# Activity
Exactly the lines from the beginning of the material to the line with "6.88 | 6.98 |" are to be repeated, both ends included.

# The records
※ ※ ※
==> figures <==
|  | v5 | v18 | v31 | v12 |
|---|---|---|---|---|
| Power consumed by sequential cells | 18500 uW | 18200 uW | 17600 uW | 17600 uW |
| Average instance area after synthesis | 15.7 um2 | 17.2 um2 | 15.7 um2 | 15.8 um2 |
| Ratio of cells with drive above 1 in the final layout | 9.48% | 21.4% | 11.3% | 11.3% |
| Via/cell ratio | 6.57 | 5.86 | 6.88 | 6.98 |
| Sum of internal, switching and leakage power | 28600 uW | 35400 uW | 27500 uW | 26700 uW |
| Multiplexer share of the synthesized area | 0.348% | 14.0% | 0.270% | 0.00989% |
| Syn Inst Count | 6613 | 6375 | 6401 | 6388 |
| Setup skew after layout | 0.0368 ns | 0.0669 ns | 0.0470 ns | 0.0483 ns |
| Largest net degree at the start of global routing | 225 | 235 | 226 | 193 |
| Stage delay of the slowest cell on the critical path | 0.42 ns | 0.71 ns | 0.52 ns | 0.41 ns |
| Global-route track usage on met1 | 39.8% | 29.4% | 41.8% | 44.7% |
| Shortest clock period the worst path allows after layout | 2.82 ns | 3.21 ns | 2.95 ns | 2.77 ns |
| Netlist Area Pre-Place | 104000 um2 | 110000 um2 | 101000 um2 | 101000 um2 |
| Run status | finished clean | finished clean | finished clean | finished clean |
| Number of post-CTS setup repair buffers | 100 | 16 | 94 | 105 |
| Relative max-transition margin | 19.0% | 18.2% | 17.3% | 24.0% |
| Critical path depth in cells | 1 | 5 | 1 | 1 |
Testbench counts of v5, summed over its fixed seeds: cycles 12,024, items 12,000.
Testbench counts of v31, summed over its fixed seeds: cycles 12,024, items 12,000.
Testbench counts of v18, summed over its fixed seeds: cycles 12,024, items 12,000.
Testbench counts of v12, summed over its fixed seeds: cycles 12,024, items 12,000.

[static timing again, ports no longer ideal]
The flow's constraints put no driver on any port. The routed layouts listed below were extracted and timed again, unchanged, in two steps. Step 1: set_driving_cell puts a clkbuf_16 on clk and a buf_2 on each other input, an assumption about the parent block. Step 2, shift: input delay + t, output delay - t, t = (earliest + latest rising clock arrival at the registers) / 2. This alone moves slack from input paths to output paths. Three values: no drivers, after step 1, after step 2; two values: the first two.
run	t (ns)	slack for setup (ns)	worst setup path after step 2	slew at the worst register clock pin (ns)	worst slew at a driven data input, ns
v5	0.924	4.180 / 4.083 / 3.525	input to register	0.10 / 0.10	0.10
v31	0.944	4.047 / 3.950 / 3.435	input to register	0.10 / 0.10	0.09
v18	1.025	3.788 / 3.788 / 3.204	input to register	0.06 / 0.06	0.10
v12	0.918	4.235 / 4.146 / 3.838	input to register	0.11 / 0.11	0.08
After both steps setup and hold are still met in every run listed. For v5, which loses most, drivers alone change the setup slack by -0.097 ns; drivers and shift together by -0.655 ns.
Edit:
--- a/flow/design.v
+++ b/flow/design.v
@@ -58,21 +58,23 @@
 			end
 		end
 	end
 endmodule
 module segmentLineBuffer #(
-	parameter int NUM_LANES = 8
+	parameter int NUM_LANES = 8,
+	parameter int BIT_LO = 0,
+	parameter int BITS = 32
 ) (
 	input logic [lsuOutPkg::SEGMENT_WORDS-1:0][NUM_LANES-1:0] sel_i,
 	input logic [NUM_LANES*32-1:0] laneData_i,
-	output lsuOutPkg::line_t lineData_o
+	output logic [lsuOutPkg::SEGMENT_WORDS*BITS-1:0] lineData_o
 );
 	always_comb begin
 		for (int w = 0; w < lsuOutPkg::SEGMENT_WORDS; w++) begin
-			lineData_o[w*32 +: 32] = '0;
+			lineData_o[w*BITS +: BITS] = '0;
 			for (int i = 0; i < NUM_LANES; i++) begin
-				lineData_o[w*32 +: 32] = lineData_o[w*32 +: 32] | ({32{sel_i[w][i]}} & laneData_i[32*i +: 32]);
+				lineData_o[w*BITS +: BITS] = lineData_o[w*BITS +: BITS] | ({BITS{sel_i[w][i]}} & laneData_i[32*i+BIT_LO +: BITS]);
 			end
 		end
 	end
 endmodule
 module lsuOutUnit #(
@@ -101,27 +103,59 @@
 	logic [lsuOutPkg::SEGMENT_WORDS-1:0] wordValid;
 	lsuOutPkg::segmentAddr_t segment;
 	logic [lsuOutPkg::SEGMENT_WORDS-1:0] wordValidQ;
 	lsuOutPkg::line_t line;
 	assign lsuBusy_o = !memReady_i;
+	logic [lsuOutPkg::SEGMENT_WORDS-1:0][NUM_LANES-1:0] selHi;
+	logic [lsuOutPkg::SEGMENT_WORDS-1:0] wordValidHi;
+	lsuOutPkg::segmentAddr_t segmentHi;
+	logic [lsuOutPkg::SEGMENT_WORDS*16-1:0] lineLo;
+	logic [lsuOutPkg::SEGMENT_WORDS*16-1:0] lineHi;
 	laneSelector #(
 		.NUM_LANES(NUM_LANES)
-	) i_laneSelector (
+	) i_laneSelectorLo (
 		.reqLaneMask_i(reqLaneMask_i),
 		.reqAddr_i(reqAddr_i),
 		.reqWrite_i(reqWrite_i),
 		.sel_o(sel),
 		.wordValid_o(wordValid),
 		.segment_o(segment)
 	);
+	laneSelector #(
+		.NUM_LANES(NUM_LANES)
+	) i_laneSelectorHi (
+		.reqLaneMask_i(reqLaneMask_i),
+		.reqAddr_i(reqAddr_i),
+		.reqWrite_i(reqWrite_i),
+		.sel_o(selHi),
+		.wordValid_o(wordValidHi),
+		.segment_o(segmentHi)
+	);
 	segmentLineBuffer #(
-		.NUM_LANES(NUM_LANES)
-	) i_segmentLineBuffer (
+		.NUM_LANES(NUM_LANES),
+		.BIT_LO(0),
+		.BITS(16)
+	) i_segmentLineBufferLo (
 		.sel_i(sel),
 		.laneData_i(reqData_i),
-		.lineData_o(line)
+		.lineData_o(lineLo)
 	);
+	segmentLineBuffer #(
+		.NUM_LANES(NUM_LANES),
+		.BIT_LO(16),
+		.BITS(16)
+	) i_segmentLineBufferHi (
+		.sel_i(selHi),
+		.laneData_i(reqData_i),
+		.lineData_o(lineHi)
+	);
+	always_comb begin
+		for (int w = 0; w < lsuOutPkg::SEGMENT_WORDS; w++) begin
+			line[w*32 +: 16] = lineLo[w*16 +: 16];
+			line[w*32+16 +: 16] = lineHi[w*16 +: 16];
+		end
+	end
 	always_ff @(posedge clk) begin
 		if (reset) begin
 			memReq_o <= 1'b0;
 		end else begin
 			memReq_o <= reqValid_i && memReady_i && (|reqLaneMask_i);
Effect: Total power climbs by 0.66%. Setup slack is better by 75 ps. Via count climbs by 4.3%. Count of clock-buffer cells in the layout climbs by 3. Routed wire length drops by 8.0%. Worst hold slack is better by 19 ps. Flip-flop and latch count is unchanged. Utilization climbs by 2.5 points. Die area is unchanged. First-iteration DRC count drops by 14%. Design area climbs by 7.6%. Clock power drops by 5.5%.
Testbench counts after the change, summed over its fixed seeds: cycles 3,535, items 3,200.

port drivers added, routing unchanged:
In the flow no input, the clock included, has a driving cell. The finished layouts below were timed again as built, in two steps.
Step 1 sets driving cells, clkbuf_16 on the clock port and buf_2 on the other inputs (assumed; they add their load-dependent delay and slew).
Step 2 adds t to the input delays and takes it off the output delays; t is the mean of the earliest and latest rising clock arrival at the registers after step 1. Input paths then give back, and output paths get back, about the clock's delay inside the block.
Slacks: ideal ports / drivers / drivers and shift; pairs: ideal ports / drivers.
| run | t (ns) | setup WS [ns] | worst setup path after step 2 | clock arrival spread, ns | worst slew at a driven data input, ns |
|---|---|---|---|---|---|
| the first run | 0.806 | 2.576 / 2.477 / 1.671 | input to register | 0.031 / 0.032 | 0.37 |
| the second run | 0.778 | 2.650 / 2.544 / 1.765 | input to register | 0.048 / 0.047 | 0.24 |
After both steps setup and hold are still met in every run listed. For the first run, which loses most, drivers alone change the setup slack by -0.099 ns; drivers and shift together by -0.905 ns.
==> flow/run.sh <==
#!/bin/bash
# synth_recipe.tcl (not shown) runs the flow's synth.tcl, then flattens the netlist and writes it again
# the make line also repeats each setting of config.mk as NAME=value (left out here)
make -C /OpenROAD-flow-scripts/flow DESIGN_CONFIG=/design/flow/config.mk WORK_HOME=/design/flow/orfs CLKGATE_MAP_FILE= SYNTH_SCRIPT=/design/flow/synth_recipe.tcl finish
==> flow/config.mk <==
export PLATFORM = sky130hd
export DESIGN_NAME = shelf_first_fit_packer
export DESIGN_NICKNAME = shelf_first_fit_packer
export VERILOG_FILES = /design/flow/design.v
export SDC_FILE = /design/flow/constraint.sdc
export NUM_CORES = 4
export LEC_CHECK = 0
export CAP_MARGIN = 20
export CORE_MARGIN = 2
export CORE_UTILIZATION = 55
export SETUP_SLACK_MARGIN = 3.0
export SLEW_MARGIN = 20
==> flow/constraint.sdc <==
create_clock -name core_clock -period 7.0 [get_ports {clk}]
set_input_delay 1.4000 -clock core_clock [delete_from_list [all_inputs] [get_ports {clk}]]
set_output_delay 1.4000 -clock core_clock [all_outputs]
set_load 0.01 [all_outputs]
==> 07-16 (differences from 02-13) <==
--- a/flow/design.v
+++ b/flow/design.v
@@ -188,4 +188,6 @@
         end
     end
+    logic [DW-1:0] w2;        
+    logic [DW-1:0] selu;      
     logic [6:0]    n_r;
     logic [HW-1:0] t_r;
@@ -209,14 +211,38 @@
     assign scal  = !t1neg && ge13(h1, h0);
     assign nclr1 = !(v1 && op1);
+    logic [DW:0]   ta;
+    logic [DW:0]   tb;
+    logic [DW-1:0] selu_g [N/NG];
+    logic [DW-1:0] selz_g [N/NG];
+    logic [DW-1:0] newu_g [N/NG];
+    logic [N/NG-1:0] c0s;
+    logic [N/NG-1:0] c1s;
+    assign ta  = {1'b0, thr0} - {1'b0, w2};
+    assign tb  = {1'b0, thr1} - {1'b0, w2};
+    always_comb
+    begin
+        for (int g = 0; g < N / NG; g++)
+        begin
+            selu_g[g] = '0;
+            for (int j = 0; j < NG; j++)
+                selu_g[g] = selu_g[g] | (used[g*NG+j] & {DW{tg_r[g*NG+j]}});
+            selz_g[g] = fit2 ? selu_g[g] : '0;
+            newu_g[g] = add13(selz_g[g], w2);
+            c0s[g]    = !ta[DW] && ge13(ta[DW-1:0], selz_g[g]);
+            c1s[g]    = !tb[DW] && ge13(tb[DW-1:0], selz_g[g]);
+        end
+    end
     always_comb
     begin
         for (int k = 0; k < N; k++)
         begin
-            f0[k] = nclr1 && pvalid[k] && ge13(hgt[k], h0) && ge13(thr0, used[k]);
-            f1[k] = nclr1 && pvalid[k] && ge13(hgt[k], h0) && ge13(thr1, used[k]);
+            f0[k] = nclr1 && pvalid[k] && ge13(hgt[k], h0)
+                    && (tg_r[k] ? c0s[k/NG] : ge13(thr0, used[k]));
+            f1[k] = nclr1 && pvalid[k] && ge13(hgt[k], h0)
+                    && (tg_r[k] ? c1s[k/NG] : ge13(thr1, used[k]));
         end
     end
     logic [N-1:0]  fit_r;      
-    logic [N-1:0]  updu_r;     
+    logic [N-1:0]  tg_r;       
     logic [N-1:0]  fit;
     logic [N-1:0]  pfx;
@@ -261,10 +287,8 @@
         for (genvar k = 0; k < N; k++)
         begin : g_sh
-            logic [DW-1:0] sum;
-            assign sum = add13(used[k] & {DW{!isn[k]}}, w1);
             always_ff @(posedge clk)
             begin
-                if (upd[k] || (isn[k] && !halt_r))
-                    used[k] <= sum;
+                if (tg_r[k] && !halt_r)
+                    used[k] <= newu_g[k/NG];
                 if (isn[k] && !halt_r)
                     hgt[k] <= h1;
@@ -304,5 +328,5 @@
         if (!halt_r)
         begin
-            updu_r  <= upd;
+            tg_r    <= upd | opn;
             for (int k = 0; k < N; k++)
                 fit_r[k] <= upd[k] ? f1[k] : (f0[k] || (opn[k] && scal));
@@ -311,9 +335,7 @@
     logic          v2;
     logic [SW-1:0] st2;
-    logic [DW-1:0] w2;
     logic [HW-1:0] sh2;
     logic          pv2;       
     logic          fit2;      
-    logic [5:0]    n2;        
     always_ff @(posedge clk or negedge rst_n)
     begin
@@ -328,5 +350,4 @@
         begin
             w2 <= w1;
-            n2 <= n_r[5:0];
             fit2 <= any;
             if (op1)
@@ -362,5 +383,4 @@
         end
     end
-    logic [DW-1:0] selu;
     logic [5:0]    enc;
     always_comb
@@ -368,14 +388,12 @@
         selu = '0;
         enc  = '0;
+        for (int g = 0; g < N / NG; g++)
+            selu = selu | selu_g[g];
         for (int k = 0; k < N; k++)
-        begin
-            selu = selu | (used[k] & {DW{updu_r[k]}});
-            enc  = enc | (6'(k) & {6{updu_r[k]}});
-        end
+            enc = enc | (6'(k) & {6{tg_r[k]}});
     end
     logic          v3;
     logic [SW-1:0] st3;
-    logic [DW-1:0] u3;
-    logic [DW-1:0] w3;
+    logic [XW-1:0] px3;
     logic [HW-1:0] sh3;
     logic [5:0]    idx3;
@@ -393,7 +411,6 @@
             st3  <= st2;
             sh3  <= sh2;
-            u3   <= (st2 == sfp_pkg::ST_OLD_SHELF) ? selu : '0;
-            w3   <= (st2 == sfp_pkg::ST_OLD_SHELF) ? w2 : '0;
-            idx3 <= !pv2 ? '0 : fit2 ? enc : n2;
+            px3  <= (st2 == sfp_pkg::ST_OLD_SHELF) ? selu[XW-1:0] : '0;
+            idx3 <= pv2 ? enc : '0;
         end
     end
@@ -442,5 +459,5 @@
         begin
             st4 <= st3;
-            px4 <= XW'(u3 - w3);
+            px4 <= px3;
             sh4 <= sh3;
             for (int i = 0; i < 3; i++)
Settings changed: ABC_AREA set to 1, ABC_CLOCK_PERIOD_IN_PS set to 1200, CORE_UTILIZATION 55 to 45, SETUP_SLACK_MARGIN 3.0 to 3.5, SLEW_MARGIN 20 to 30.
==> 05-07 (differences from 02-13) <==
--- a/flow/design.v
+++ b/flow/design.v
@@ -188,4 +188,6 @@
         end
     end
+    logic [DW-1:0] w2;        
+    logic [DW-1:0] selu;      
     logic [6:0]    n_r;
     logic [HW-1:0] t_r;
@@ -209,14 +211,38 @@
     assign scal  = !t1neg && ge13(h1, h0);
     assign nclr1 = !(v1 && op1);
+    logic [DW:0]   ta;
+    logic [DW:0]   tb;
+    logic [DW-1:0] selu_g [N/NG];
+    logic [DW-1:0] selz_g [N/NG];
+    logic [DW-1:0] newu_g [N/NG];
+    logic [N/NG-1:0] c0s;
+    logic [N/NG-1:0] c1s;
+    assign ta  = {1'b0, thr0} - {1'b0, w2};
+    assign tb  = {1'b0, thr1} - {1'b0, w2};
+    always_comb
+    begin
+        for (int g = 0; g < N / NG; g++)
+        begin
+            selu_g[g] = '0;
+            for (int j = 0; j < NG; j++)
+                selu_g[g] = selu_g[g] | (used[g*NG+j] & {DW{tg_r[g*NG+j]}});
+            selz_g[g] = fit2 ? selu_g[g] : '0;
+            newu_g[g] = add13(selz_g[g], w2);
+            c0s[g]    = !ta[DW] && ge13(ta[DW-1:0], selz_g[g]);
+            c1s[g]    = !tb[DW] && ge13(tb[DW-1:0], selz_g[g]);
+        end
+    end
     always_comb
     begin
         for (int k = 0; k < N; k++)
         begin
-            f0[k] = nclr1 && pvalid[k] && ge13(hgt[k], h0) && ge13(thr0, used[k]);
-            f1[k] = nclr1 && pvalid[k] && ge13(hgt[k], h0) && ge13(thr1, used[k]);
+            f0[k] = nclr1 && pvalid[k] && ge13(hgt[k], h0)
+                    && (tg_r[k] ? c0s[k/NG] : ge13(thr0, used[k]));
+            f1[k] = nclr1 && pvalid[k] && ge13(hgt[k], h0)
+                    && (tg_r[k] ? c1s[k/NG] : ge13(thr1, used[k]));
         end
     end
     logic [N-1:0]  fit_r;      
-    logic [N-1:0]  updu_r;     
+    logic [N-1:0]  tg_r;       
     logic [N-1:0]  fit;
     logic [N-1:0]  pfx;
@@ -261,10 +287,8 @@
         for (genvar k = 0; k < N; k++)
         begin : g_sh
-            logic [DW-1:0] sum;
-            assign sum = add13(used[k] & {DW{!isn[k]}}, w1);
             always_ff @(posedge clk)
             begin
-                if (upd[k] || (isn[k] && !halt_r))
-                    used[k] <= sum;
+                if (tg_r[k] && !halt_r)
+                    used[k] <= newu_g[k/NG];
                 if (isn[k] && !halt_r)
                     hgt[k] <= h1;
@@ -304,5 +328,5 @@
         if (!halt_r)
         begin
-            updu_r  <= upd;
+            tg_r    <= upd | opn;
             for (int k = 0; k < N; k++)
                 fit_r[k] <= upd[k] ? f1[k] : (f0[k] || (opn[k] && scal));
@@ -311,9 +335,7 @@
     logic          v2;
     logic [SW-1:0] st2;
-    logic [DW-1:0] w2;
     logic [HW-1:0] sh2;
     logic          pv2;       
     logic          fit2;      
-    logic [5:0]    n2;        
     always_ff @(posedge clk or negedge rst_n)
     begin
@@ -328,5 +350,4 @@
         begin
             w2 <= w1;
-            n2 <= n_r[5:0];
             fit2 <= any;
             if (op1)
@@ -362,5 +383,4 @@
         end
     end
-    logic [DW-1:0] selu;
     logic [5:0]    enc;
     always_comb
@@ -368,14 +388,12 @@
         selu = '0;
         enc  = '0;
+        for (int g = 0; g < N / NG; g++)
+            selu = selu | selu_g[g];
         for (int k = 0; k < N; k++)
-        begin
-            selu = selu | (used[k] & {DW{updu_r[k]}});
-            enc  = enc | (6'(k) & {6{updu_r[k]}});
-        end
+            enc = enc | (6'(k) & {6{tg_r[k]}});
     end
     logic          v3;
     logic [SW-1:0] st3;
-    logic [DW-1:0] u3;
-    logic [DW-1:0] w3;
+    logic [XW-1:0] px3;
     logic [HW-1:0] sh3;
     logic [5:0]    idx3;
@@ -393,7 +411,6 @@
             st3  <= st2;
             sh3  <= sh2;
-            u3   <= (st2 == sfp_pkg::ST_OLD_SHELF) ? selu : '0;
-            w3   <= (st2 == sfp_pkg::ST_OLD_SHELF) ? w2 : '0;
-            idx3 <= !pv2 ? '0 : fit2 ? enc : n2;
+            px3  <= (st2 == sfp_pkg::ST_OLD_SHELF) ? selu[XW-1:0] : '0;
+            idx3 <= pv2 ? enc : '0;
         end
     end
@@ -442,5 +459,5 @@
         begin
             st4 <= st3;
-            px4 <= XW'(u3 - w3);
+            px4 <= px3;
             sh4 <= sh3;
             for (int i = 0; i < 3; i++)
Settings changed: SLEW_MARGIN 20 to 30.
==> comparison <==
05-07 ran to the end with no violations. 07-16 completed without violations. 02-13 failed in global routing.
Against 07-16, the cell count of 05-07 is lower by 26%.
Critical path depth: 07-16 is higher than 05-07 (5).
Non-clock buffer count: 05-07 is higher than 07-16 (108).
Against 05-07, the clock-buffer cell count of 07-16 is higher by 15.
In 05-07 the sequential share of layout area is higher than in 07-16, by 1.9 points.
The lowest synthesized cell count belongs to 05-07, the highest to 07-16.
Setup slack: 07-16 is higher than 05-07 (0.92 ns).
※ ※ ※
# Task response
==> figures <==
|  | v5 | v18 | v31 | v12 |
|---|---|---|---|---|
| Power consumed by sequential cells | 18500 uW | 18200 uW | 17600 uW | 17600 uW |
| Average instance area after synthesis | 15.7 um2 | 17.2 um2 | 15.7 um2 | 15.8 um2 |
| Ratio of cells with drive above 1 in the final layout | 9.48% | 21.4% | 11.3% | 11.3% |
| Via/cell ratio | 6.57 | 5.86 | 6.88 | 6.98 |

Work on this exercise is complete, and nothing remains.